*Work instruction*:
Print the lines that run from the line with "critPathRequiredTime_ns = 2.07" to the line with "place.gp.congestion = 0.812", keeping both end lines, exactly as they appear in the entries below, and nothing else.

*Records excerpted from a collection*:
[src/rtl/sw_debounce_if.sv]
`default_nettype none
// ============================================================================
// Module      : sw_debounce_if
// Description : Switch-level bundle between the raw switch source and the
//               debouncer: raw levels in, debounced levels/pulses out.
// Revision    : 1.0
// ============================================================================
interface sw_debounce_if #(
    parameter int N_SW = 2
);
    logic [N_SW-1:0] sw_in;
    logic [N_SW-1:0] sw_level;
    logic [N_SW-1:0] sw_rise;
    logic [N_SW-1:0] sw_fall;
    logic [N_SW-1:0] sw_toggle;
    logic [N_SW-1:0] sw_busy;

    modport master (
        output sw_in,
        input  sw_level,
        input  sw_rise,
        input  sw_fall,
        input  sw_toggle,
        input  sw_busy
    );

    modport slave (
        input  sw_in,
        output sw_level,
        output sw_rise,
        output sw_fall,
        output sw_toggle,
        output sw_busy
    );
endinterface
`default_nettype wire

[src/rtl/sw_debounce.sv]
`default_nettype none
// ============================================================================
// Module      : sw_debounce
// Description : N-channel switch debouncer with 2-flop synchronizer, debounced
//               level, rise/fall pulses, press toggle and busy flag.
// Revision    : 1.0
// ============================================================================
module sw_debounce #(
    parameter int N_SW      = 2,
    parameter int DB_CYCLES = 500_000
) (
    input  wire logic   CLK,
    input  wire logic   RST,
    sw_debounce_if.slave bus
);

    localparam int CNT_W = $clog2(DB_CYCLES);
    localparam logic [CNT_W-1:0] c_CNT_MAX = CNT_W'(DB_CYCLES - 1);
    localparam logic [CNT_W-1:0] c_CNT_ONE = CNT_W'(1);

    typedef enum logic [1:0] {
        LO      = 2'd0,
        WAIT_HI = 2'd1,
        HI      = 2'd2,
        WAIT_LO = 2'd3
    } state_t;

    logic [N_SW-1:0]  r_s1;
    logic [N_SW-1:0]  r_s2;
    state_t           r_state [N_SW];
    logic [CNT_W-1:0] r_cnt   [N_SW];
    logic [N_SW-1:0]  r_level;
    logic [N_SW-1:0]  r_rise;
    logic [N_SW-1:0]  r_fall;
    logic [N_SW-1:0]  r_toggle;
    logic [N_SW-1:0]  r_busy;

    state_t           w_state [N_SW];
    logic [CNT_W-1:0] w_cnt   [N_SW];
    logic [N_SW-1:0]  w_level;
    logic [N_SW-1:0]  w_rise;
    logic [N_SW-1:0]  w_fall;
    logic [N_SW-1:0]  w_toggle;
    logic [N_SW-1:0]  w_busy;

    always_ff @(posedge CLK) begin
        if (RST) begin
            r_s1     <= '0;
            r_s2     <= '0;
            r_level  <= '0;
            r_rise   <= '0;
            r_fall   <= '0;
            r_toggle <= '0;
            r_busy   <= '0;
            for (int i = 0; i < N_SW; i++) begin
                r_state[i] <= LO;
                r_cnt[i]   <= '0;
            end
        end else begin
            r_s1     <= bus.sw_in;
            r_s2     <= r_s1;
            r_level  <= w_level;
            r_rise   <= w_rise;
            r_fall   <= w_fall;
            r_toggle <= w_toggle;
            r_busy   <= w_busy;
            for (int i = 0; i < N_SW; i++) begin
                r_state[i] <= w_state[i];
                r_cnt[i]   <= w_cnt[i];
            end
        end
    end

    // Any sample where s2 agrees with the current level drops back to a
    // settled state with the counter cleared, restarting the window.
    always_comb begin
        w_level  = r_level;
        w_rise   = '0;
        w_fall   = '0;
        w_toggle = r_toggle;
        w_busy   = '0;
        for (int i = 0; i < N_SW; i++) begin
            w_state[i] = r_state[i];
            w_cnt[i]   = '0;
            case (r_state[i])
                LO: begin
                    if (r_s2[i]) begin
                        w_state[i] = WAIT_HI;
                        w_cnt[i]   = c_CNT_ONE;
                    end
                end
                WAIT_HI: begin
                    if (!r_s2[i]) begin
                        w_state[i] = LO;
                    end else if (r_cnt[i] == c_CNT_MAX) begin
                        w_state[i]  = HI;
                        w_level[i]  = 1'b1;
                        w_rise[i]   = 1'b1;
                        w_toggle[i] = ~r_toggle[i];
                    end else begin
                        w_cnt[i] = r_cnt[i] + c_CNT_ONE;
                    end
                end
                HI: begin
                    if (!r_s2[i]) begin
                        w_state[i] = WAIT_LO;
                        w_cnt[i]   = c_CNT_ONE;
                    end
                end
                WAIT_LO: begin
                    if (r_s2[i]) begin
                        w_state[i] = HI;
                    end else if (r_cnt[i] == c_CNT_MAX) begin
                        w_state[i] = LO;
                        w_level[i] = 1'b0;
                        w_fall[i]  = 1'b1;
                    end else begin
                        w_cnt[i] = r_cnt[i] + c_CNT_ONE;
                    end
                end
            endcase
            w_busy[i] = (w_cnt[i] != '0);
        end
    end

    assign bus.sw_level  = r_level;
    assign bus.sw_rise   = r_rise;
    assign bus.sw_fall   = r_fall;
    assign bus.sw_toggle = r_toggle;
    assign bus.sw_busy   = r_busy;

endmodule
`default_nettype wire

[src/flat_wrapper.sv]
// flat-port wrapper written by rule: the top's interface ports become plain ports
module sw_debounce_flat 
#(
    parameter int N_SW      = 2,
    parameter int DB_CYCLES = 500_000
)
  (CLK, RST, bus_sw_in, bus_sw_level, bus_sw_rise, bus_sw_fall, bus_sw_toggle, bus_sw_busy);
  sw_debounce_if #(.N_SW(N_SW)) bus_i ();
  input  wire logic CLK;
  input  wire logic RST;
  input wire logic [$bits(bus_i.sw_in)-1:0] bus_sw_in;
  output wire logic [$bits(bus_i.sw_level)-1:0] bus_sw_level;
  output wire logic [$bits(bus_i.sw_rise)-1:0] bus_sw_rise;
  output wire logic [$bits(bus_i.sw_fall)-1:0] bus_sw_fall;
  output wire logic [$bits(bus_i.sw_toggle)-1:0] bus_sw_toggle;
  output wire logic [$bits(bus_i.sw_busy)-1:0] bus_sw_busy;
  assign bus_i.sw_in = bus_sw_in;
  assign bus_sw_level = bus_i.sw_level;
  assign bus_sw_rise = bus_i.sw_rise;
  assign bus_sw_fall = bus_i.sw_fall;
  assign bus_sw_toggle = bus_i.sw_toggle;
  assign bus_sw_busy = bus_i.sw_busy;
  sw_debounce #(.N_SW(N_SW), .DB_CYCLES(DB_CYCLES)) u_core (.CLK(CLK), .RST(RST), .bus(bus_i));
endmodule
[config.mk]
export PLATFORM = sky130hd
export DESIGN_NAME = sw_debounce_flat
export DESIGN_NICKNAME = d
export VERILOG_FILES = /design/src/rtl/sw_debounce_if.sv /design/src/rtl/sw_debounce.sv /design/src/flat_wrapper.sv
export SDC_FILE = /design/constraint.sdc
export NUM_CORES = 1
export LEC_CHECK = 0
export CORE_MARGIN = 2
export CORE_UTILIZATION = 39
export DETAILED_ROUTE_END_ITERATION = 16
export GPL_TIMING_DRIVEN = 0
export SLEW_MARGIN = 20
export SYNTH_ARGS = -nofsm -noshare
export SYNTH_HDL_FRONTEND = slang
export SYNTH_SLANG_ARGS = --single-unit
[constraint.sdc]
create_clock -name CLK -period 2.8 [get_ports CLK]
set_input_delay 0.56 -clock CLK [delete_from_list [all_inputs] [get_ports CLK]]
set_output_delay 0.56 -clock CLK [all_outputs]
set_load 0.05 [all_outputs]
# Word-level counts from Yosys, hierarchy flattened
# Memory sizes are Yosys's and may differ from the RTL's.
# Index checks and enable logic that the tools add are counted.
word_totals:
  regBits: 14
  ram_bits: 42
  out_inout_bits: 10
  mem_count: 2
  word_cells: 102
memory_table:
  columns: ["memory", "words", "width", "rd", "rd_ports_with_merged_regs", "wr", "line_no", "source"]
  rows:
  - ["u_core.r_cnt", 2, 19, 2, 0, 2, "sw_debounce.sv:31", "logic [CNT_W-1:0] r_cnt [N_SW];"]
  - ["u_core.r_state", 2, 2, 2, 0, 2, "sw_debounce.sv:30", "state_t r_state [N_SW];"]
op_classes:
  mux: 45
  n_eq_ne: 16
  n_addsub: 2
  n_reduce_logical: 14
  bitwise_logic: 12
op_table:
  columns: ["cell", "n"]
  rows:
  - ["two-way mux 19 bit", 8]
  - ["one-hot mux 19 bit (4 select lines)", 2]
  - ["adder 19 x 1 -> 19 bit (second input constant)", 2]
  - ["== test 19 bit (second input constant)", 2]
  - ["nonzero test 19 bit", 2]
  - ["two-way mux 2 bit", 14]
  - ["two-way mux 1 bit", 17]
  - ["one-hot mux 2 bit (4 select lines)", 2]
  - ["inequality test 2 x 1 -> 1 bit (second input constant)", 6]
  - ["OR reduction 3 bit", 4]
  - ["AND reduction 5 bit", 2]
  - ["== test 2 bit (second input constant)", 4]
  - ["NOT 1 bit", 8]
  - ["AND reduction 3 bit", 2]
  - ["== test 2 x 1 -> 1 bit (second input constant)", 2]
  - ["zero test 2 bit", 2]
  - ["inequality test 2 bit (second input constant)", 2]
  - ["OR 1 bit", 4]
  - ["one-hot mux 1 bit (2 select lines)", 2]
  - ["nonzero test 2 bit", 2]

# Depth between registers and ports, before layout
# Gate-level depths: netlist of the first run.
# An unclocked memory read counts as a cell.
logic_depth:
  word_depth: 6
  depth_mapped: 8
  depth_no_buf: 8

# Worst setup path before layout of the first run
# Ideal clock, no wire load.
synth_path:
  path_kind: "register -> register"
  start: "mem u_core.r_cnt[0][19] in the netlist's numbering"
  end: "reg u_core.r_busy[1], in the netlist u_core.bus.sw_busy[1]"
  n_path_buf: 1
  arrival_ns: 1.802
  setup_ns: 0.129
  path_slack_ns: 0.868
  synth_period_minus_slack_ns: 1.932
  path_stages_with_launch: 9
  cell_sequence: "dfxtp_1 ha_1 buf_2 nand4_1 nor4_1 xnor2_1 nand2_1 nor4_1 a31oi_1"
synth_rtl:
  columns: ["element", "line_no", "source"]
  rows:
  - ["from (decl)", "sw_debounce.sv:31", null]
  - ["to (signal assigned)", "sw_debounce.sv:66", "r_busy <= w_busy;"]
  - ["to (decl)", "sw_debounce.sv:36", "logic [N_SW-1:0] r_busy;"]

==> results.toml, run 1 <==
[status]
status = "finished clean"

[global_routing]
grt_pass1_wl_um = 11000
track_usage_pct = 15.8
grt_pass1_vias = 2290
grt-ovfl-total = 0
grt_start_max_net_pins = 17
antenna_found_initial = 0

[placement]
place.gp.congestion = 0.873
dp_cells = 474
portBuffers = 13
dp_hpwl_um = 4500
placed_area_um2 = 3280

[synthesis]
synth-edff-count = 0
syn_inst = 359
yosysWarnings = 0
ys_async_sr_fraction_pct = 0
synth_area_um2 = 3020
seq_area_frac_synth_pct = 37.1
synth_fp_nets = 369
synth_seq_cells = 56
synth_cell_types = 61
synth-main-ff-cell = "dfxtp_1"
postSynthAreaPerCell_um2 = 8.41

[finish]
seq_area_um2 = 1120
diodes = 0
areaGrowthSynthToFinish_pct = 12.8
fin_util_pct = 44.8
nets = 389
multi_input_area_um2 = 1740
stdcell_area_um2 = 3410
fin_cells = 481
drive_above_1_share_pct = 10.8
num-fill-cells = 777

[power]
p_leak_nw = 1.13
swShare_pct = 20.8
power_frac_seq_pct = 54.3
power_frac_clock_pct = 41.1
max-vdd-ir-drop_mv = 0.197
netSwitchingPower_uw = 312
power_density_nw_per_um2 = 440
p_int_mw = 1.19
comb_power_share_pct = 4.6

[floorplan]
ios = 14
die_x_um = 92.0
dieHeight_um = 92.0
initial_core_util_pct = 39.7
coreArea_um2 = 7610
fp-row-count = 32
dieArea_um2 = 8460

[drt]
drt_iter0_markers = 123
first_pass_iters = 4
vias = 2483
wl_um = 6150
antenna_left = 0
drc = 0
via_per_inst = 5.16
wl_per_cell_um = 12.8

[setup_path]
cp_num_buf_inv = 0
r2r_end = "u_core.bus.sw_busy[0]"
crit_end = "u_core.bus.sw_busy[0]"
crit_cells = 7
critPathRequiredTime_ns = 2.98
worst-r2r-setup-slack_ns = 0.47
crit_type = "reg2reg"
cp_data_arrival_time_ns = 2.51
cpPeakStageDelay_ns = 0.46
reg2reg_depth = 7
crit_path_end_kind = "flip-flop"
critPathLaunchType = "flip-flop"
cp_slowest_cell = "dfxtp_1"
critPathMaxFanout = 7
r2r-start = "u_core.r_cnt[0][0]"
crit_start = "u_core.r_cnt[0][0]"
crit_chain = "ha_1 > nand4_2 > or3_4 > o22ai_1 > o2111ai_1 > nor4_1 > a31oi_1"
crit_family = "simple AND/OR/NAND/NOR gates"

[sta]
rsz0062_at_grt = "false"
setup_viol = 0
hold_slack_ns = 0.452
timing.final.max_slew_violations = 0
finalCriticalPeriod_ns = 2.33
finalCritPeriodShare_pct = 83.1
setup_tns_ns = 0
worst_pin_slew_ns = 0.572
finalHoldViolations = 0
max_freq_mhz = 430
relSlewSlack_pct = 61.6
finClkSkew_ns = 0.00966

[hold_path]
hold_path.class = "reg2reg"

[cts]
cts_num_sinks = 56
clk_pin_slew_ns = 0.10
holdBufCountCts = 0
clock_latency_ns = 0.32
cts.htree.levels = 2
cts_buffers = 5
post_cts_buffers = 0
cts.repair.resized = 0
cts_tree = "done"
cts-root-buf = "clkbuf_8"
clk_path_buf_depth = 2

[run]
max_cap_viol_count = 0
-- synthesized netlist by cell type (6+ instances only) --
| library cell | number | area, µm² |
|---|---|---|
| a21oi_1 | 15 | 75.1 |
| and3_1 | 8 | 50.1 |
| buf_2 | 9 | 45.0 |
| clkbuf_1 | 8 | 30.0 |
| dfxtp_1 | 56 | 1120 |
| ha_1 | 6 | 75.1 |
| inv_1 | 11 | 41.3 |
| nand2_1 | 25 | 93.8 |
| nand3_1 | 14 | 70.1 |
| nand4_1 | 10 | 62.6 |
| nor2_1 | 54 | 203 |
| nor2b_1 | 6 | 37.5 |
| nor3_1 | 14 | 70.1 |
| nor4_1 | 8 | 50.1 |
| o21ai_0 | 7 | 35.0 |
| xnor2_1 | 20 | 175 |
| xor2_1 | 20 | 175 |
-- area by class of cell --
class | instances | area share (%)
timing repair buffer | 13 | 3.82
inverter | 11 | 1.21
clock inverter | 2 | 1.76
buffer | 21 | 3.31
sequential | 56 | 32.9
tap | 102 | 3.75
multi-input combinational | 271 | 51.2
clock buffer | 5 | 2.02
-- worst min path at each step --
stage / startpoint / end / slack (ns) / cells after the start
floorplan: u_core.r_s1[0] / u_core.r_s2[0] / 0.41 / 1
global placement: u_core.r_s1[1] / u_core.r_s2[1] / 0.42 / 1
detailed placement: u_core.r_s1[1] / u_core.r_s2[1] / 0.43 / 1
CTS: u_core.r_s1[0] / u_core.r_s2[0] / 0.45 / 1
global route: u_core.r_s1[1] / u_core.r_s2[1] / 0.48 / 1
finish: u_core.r_s1[1] / u_core.r_s2[1] / 0.45 / 1
-- cell usage in the layout (no fill, tap or decap), types with 4 or more instances in the layout --
cell,n
nor2b_1,6
nand4_1,10
o21ai_0,7
nand2_1,25
or3_1,4
buf_2,9
ha_1,6
inv_1,11
and3_1,8
clkbuf_8,5
nor3_1,14
clkbuf_1,8
a21oi_1,15
dfxtp_1,56
nand3_1,14
xor2_1,20
xnor2_1,20
nor4_1,8
clkdlybuf4s50_1,13
nor2_1,54
-- worst reg2reg max path, stage by stage, from the launching register on --
cell and delay (ns):
dfxtp_1 0.46, ha_1 0.29, nand4_2 0.20, or3_4 0.42
o22ai_1 0.16, o2111ai_1 0.16, nor4_1 0.34, a31oi_1 0.15
-- routing by layer --
layer / GRT usage [%] / share of wire, %
met5: 0 / 0
met4: 5.85 / 1.7
met3: 2.71 / 3.1
met2: 23.5 / 43
met1: 23.0 / 52
-- power by group through the flow --
| stage | registers [mW] | logic (mW) | clock network [mW] |
|---|---|---|---|
| finish | 0.813 | 0.0688 | 0.616 |
| CTS | 0.813 | 0.0687 | 0.637 |
| global placement | 0.831 | 0.0679 | 0 |
| global route | 0.815 | 0.0768 | 0.670 |
| floorplan | 0.836 | 0.0432 | 0 |
| detailed placement | 0.831 | 0.0686 | 0 |
-- state kept, by name, indices dropped and copies added (netlist names), named ones only --
name                  flops
u_core.bus.sw_fall        2
u_core.r_cnt             38
u_core.bus.sw_rise        2
u_core.r_s1               2
u_core.bus.sw_busy        2
u_core.bus.sw_toggle      2
u_core.bus.sw_level       2
u_core.r_state            2
u_core.r_s2               2
-- metrics by stage --
| stage | setup slack, ns | power [mW] |
|---|---|---|
| 2_1_floorplan | 0.868 | 0.880 |
| 3_3_place_gp | 0.477 | 0.899 |
| 3_5_place_dp | 0.463 | 0.900 |
| 4_1_cts | 0.443 | 1.52 |
| 5_1_grt | 0.292 | 1.56 |
| 6_report | 0.474 | 1.50 |
-- kinds of logic (layout without fill, tap and decap cells) --
logic type / Yosys count / in the layout / synth area share (%)
AO/OA/AOI/OAI: 44 / 44 / 9.82
multiplexers: 4 / 4 / 1.49
AND/OR/NAND/NOR: 177 / 177 / 32.4
adder cells (fa/ha/maj): 6 / 6 / 2.49
flip-flops: 56 / 56 / 37.1
buffers and inverters: 32 / 52 / 5.10
XOR/XNOR: 40 / 40 / 11.6
Note: power is estimated with default switching activity, not from simulation.
==> run 2: changes to the inputs <==
==> constraint.sdc (replaced) <==
create_clock -name CLK -period 1.9 [get_ports CLK]
set_input_delay 0.38 -clock CLK [delete_from_list [all_inputs] [get_ports CLK]]
set_output_delay 0.38 -clock CLK [all_outputs]
set_load 0.05 [all_outputs]
==> results.toml, run 2 (synthesis gave the netlist of run 1 again) <==
[status]
status = "finished with violations"
violations = "negative setup slack"

[power]
power_density_nw_per_um2 = 499
p_int_mw = 1.52
netSwitchingPower_uw = 463
comb_power_share_pct = 5.4
power_frac_clock_pct = 34.4
p_leak_nw = 1.56
power_frac_seq_pct = 60.2
max-vdd-ir-drop_mv = 0.286
swShare_pct = 23.3

[drt]
wl_um = 6700
vias = 2667
via_per_inst = 5.16
antenna_left = 0
drc = 0
drt_iter0_markers = 83
first_pass_iters = 4
wl_per_cell_um = 12.9

[run]
max_cap_viol_count = 0

[setup_path]
crit_chain = "nand2_2 > or4_4 > mux2_4 > o2111ai_4 > nor4_4 > a31oi_1"
critPathMaxFanout = 5
cp_num_buf_inv = 0
r2r_end = "u_core.bus.sw_busy[0]"
r2r-start = "u_core.r_cnt[0][5]"
cpPeakStageDelay_ns = 0.55
crit_start = "u_core.r_cnt[0][5]"
reg2reg_depth = 6
critPathRequiredTime_ns = 2.07
critPathLaunchType = "flip-flop"
cp_data_arrival_time_ns = 2.12
crit_family = "simple AND/OR/NAND/NOR gates"
crit_end = "u_core.bus.sw_busy[0]"
cp_slowest_cell = "or4_4"
crit_path_end_kind = "flip-flop"
worst-r2r-setup-slack_ns = -0.04
crit_cells = 6
crit_type = "reg2reg"

[floorplan]
die_x_um = 92.0
fp-row-count = 32
dieArea_um2 = 8460
ios = 14
coreArea_um2 = 7610
initial_core_util_pct = 39.7
dieHeight_um = 92.0

[finish]
largest_reg_flops = 38
drive_above_1_share_pct = 29.6
areaGrowthSynthToFinish_pct = 31.9
fin_util_pct = 52.3
final_common_cell = "nor2_1"
diodes = 0
max_flop_register = "u_core.r_cnt"
layout_common_cells = "50 x nor2_1, 43 x buf_4, 38 x dfxtp_1"
nets = 424

[hold_path]
hold_start = "u_core.r_s1[0]"
hold_path.class = "reg2reg"

[cts]
cts_num_sinks = 56
holdBufCountCts = 0
cts.htree.levels = 2
cts_tree = "done"
clk_path_buf_depth = 2
cts-root-buf = "clkbuf_8"
cts_buffers = 5
clock_latency_ns = 0.31
clk_pin_slew_ns = 0.10

[placement]
dp_hpwl_um = 4230
place.gp.congestion = 0.812
portBuffers = 13

[sta]
rsz0062_at_grt = "true"
finalCriticalPeriod_ns = 1.94
finalHoldViolations = 0
finalCritPeriodShare_pct = 102
setup_viol = 1
relSlewSlack_pct = 66.0
finClkSkew_ns = 0.00759
max_freq_mhz = 515
worst_slack_ns = -0.0432
worst_pin_slew_ns = 0.509
timing.final.max_slew_violations = 0
hold_slack_ns = 0.452

[global_routing]
antenna_found_initial = 0
grt_start_max_net_pins = 17
grt_pass1_vias = 2475
grt_pass1_wl_um = 11300
track_usage_pct = 16.0
grt-ovfl-total = 0
==> run 2: cell types whose count changed in the layout (fill, tap and decap cells not counted), moves of 5 or more <==
cell	change
buf_2	-9
buf_4	+41
buf_6	+7
clkbuf_1	-5
dfxtp_1	-18
dfxtp_2	+16
nor4_1	-6
nor4_4	+7
==> run 2: layer usage <==
| layer | part of all wire [%] | track usage [%] | vias to the layer above | wire length (µm) |
|---|---|---|---|---|
| met4 | 0.85 | 4.48 | 0 | 57 |
| met5 | 0 | 0 | - | 0 |
| met2 | 51 | 27.9 | 22 | 3430 |
| li1 | - | - | 1358 | - |
| met3 | 2.2 | 3.04 | 5 | 150 |
| met1 | 46 | 20.3 | 1282 | 3050 |
==> run 2: layout make-up <==
class / instances / area, µm²
fillers: 701 / 3630
multi-input cells: 271 / 1990
flip-flops and latches: 56 / 1150
repair buffers: 53 / 444
plain buffers: 16 / 139
well taps: 102 / 128
clock buffers: 6 / 82.6
inverters: 11 / 41.3
clock inverters: 2 / 10.0
==> run 2: metrics by stage <==
stage,instances,TNS (ns),instance area [µm²],power (mW),setup WS [ns]
2_1_floorplan,359,-0.0162,3030,1.30,-0.0162
3_3_place_gp,474,-5.25,3290,1.32,-0.429
3_5_place_dp,474,-4.87,3290,1.33,-0.393
4_1_cts,504,0,3700,2.01,0.00130
5_1_grt,517,-0.595,3980,2.08,-0.136
6_report,517,-0.0432,3980,1.99,-0.0432
==> run 2: power groups by stage <==
stage	Sequential [mW]	Clock (mW)	Combinational, mW
2_1_floorplan	1.23	0	0.0636
3_3_place_gp	1.22	0	0.0996
3_5_place_dp	1.22	0	0.101
4_1_cts	1.19	0.708	0.106
5_1_grt	1.20	0.761	0.121
6_report	1.19	0.683	0.108
==> run 2: worst min path at each step <==
stage	endpoint	slack, ns	cells after the start
final	u_core.r_s2[0]	0.45	1
after detailed placement	u_core.r_s2[1]	0.43	1
after global placement	u_core.r_s2[1]	0.42	1
after global routing	u_core.r_s2[0]	0.47	1
after floorplan	u_core.r_s2[0]	0.41	1
after CTS	u_core.r_s2[1]	0.46	1
==> run 2: repair_timing <==
item | CTS | global route
endpoints found under the setup margin | 39 | 42
gates resized for setup | 37 | 47
pin swaps | 15 | 18
cloned | 0 | 0
buffers inserted | 24 | 17
endpoints found under the hold margin | 0 | 0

*Answer box*:
critPathRequiredTime_ns = 2.07
critPathLaunchType = "flip-flop"
cp_data_arrival_time_ns = 2.12
crit_family = "simple AND/OR/NAND/NOR gates"
crit_end = "u_core.bus.sw_busy[0]"
cp_slowest_cell = "or4_4"
crit_path_end_kind = "flip-flop"
worst-r2r-setup-slack_ns = -0.04
crit_cells = 6
crit_type = "reg2reg"

[floorplan]
die_x_um = 92.0
fp-row-count = 32
dieArea_um2 = 8460
ios = 14
coreArea_um2 = 7610
initial_core_util_pct = 39.7
dieHeight_um = 92.0

[finish]
largest_reg_flops = 38
drive_above_1_share_pct = 29.6
areaGrowthSynthToFinish_pct = 31.9
fin_util_pct = 52.3
final_common_cell = "nor2_1"
diodes = 0
max_flop_register = "u_core.r_cnt"
layout_common_cells = "50 x nor2_1, 43 x buf_4, 38 x dfxtp_1"
nets = 424

[hold_path]
hold_start = "u_core.r_s1[0]"
hold_path.class = "reg2reg"

[cts]
cts_num_sinks = 56
holdBufCountCts = 0
cts.htree.levels = 2
cts_tree = "done"
clk_path_buf_depth = 2
cts-root-buf = "clkbuf_8"
cts_buffers = 5
clock_latency_ns = 0.31
clk_pin_slew_ns = 0.10

[placement]
dp_hpwl_um = 4230
place.gp.congestion = 0.812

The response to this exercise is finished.